Part of the nationwide legislative push by Project Blitz
FFRF on that stupid new South Dakota law:
The Freedom From Religion Foundation is damning an exclusionary new South Dakota law that mandates displaying an “In God We Trust” logo in all public schools.
I guess that’s a free from religion inside joke, “damning” a theocratic law. We noreligionists don’t believe “damning” things is really a meaningful concept. Sarcasm! I like it!
“A new state law that took effect this month requires all public schools in the state’s 149 districts to paint, stencil or otherwise prominently display the national motto,” the Associated Press reports. “The South Dakota lawmakers who proposed the law said the requirement was meant to inspire patriotism in the state’s public schools.”

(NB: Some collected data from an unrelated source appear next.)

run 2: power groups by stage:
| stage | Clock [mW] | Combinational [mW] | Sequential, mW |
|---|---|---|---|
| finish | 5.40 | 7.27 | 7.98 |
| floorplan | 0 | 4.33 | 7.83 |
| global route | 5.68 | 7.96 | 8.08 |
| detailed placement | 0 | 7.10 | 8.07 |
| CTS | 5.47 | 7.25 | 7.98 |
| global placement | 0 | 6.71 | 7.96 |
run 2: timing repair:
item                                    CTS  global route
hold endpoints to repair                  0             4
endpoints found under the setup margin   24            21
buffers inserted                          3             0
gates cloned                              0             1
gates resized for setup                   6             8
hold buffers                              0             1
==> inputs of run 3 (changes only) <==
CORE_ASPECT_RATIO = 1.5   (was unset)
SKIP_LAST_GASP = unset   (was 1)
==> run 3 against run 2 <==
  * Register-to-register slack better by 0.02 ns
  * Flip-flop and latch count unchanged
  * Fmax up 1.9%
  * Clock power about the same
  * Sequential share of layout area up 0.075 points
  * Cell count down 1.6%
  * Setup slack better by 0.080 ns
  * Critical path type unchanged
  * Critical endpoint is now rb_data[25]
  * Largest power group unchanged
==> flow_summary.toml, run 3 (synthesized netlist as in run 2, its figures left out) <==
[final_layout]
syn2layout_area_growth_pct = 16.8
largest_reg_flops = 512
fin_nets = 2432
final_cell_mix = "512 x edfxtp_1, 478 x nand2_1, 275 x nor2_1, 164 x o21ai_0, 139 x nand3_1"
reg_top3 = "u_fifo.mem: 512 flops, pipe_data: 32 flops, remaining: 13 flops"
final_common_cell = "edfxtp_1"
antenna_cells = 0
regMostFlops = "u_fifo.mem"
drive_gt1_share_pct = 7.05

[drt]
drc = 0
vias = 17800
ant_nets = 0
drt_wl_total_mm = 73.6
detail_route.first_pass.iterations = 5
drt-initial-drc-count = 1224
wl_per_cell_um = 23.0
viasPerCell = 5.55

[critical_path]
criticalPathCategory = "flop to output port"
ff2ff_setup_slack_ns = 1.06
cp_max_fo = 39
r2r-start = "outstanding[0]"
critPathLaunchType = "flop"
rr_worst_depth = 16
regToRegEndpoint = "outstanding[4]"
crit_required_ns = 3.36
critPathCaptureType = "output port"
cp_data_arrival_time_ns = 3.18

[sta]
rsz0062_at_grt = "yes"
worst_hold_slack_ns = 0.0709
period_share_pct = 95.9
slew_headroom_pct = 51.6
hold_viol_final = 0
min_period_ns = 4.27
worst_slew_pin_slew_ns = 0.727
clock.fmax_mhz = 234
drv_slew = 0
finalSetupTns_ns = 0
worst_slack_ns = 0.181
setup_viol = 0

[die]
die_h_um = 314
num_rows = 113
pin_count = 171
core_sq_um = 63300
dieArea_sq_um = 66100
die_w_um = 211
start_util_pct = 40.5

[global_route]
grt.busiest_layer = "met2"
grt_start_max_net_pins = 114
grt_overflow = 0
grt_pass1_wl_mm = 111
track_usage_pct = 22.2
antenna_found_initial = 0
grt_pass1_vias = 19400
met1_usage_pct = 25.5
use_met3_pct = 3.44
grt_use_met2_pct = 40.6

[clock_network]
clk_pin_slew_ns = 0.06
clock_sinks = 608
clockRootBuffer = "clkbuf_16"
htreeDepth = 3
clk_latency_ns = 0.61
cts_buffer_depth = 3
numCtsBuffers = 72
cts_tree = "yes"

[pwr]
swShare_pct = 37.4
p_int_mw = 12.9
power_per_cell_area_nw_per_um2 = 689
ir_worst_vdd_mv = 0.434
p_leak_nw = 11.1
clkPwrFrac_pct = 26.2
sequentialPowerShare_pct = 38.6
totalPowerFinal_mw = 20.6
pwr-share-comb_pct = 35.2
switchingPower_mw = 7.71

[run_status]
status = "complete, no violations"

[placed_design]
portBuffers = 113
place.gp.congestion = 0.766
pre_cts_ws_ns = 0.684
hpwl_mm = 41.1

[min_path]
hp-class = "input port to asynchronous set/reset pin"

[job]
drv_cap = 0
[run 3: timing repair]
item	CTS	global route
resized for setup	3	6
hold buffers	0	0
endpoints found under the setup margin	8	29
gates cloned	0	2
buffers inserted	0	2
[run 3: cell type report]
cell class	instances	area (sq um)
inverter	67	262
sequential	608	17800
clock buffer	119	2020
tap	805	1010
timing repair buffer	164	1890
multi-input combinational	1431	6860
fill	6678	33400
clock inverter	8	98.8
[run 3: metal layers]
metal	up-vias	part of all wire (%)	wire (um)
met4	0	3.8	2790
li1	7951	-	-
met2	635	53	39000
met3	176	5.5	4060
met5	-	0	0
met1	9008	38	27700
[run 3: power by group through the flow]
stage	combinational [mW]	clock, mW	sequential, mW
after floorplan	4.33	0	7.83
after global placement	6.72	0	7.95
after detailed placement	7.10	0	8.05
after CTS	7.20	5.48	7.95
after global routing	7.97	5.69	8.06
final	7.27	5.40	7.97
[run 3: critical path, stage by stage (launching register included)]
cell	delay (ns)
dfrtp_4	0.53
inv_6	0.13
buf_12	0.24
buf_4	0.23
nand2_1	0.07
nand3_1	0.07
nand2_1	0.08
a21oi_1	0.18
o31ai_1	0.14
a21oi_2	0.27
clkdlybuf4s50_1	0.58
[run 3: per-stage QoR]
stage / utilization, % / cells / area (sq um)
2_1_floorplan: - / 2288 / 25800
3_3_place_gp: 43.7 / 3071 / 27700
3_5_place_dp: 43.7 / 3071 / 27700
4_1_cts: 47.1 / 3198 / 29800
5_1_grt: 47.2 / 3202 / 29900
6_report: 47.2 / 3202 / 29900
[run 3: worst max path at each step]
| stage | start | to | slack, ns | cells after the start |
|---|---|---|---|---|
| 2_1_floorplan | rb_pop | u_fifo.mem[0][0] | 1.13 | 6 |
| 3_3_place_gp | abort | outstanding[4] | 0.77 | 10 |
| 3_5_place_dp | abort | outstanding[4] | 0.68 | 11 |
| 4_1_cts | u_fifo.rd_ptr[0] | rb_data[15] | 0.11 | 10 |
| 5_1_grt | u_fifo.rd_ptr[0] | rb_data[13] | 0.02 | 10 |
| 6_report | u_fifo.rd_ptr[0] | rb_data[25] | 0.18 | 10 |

The law — insultingly confusing patriotism with piety — is part of the nationwide legislative push by Project Blitz, which is a stealth campaign to inject religious bills into state legislatures across the country. The campaign, FFRF avers, is an unvarnished attack on American secularism and civil liberties, imposing the theocratic vision of a powerful few on We The People.
I think the FFR is not wrong about that. Kids in public school are captive audiences; they have to be there, and the fact that they have to be there should not be an opportunity to force religion on them. Religion is not a kind of thing that should be forced on people, because it’s too heavily dependent on idiosyncratic made-up beliefs that are presented as true.
“In God We Trust” was belatedly adopted as a motto when President Eisenhower signed legislation at the behest of the Knights of Columbus and other religious entities, which undertook a national lobbying campaign during the height of 1950s zealotry.
The zealotry is back. I do not like the zealotry.
1. Kids see the phrase “In god we trust”’everywhere.
2. Kids become more patriotic.
Yep, that’s a solid plan.
Plastering “E pluribus unum” everywhere *might* encourage kids to be more thoughtful about foundational principles.
Yeah, but neither of them is something that schools should be promoting or forced to promote anyway, to be honest.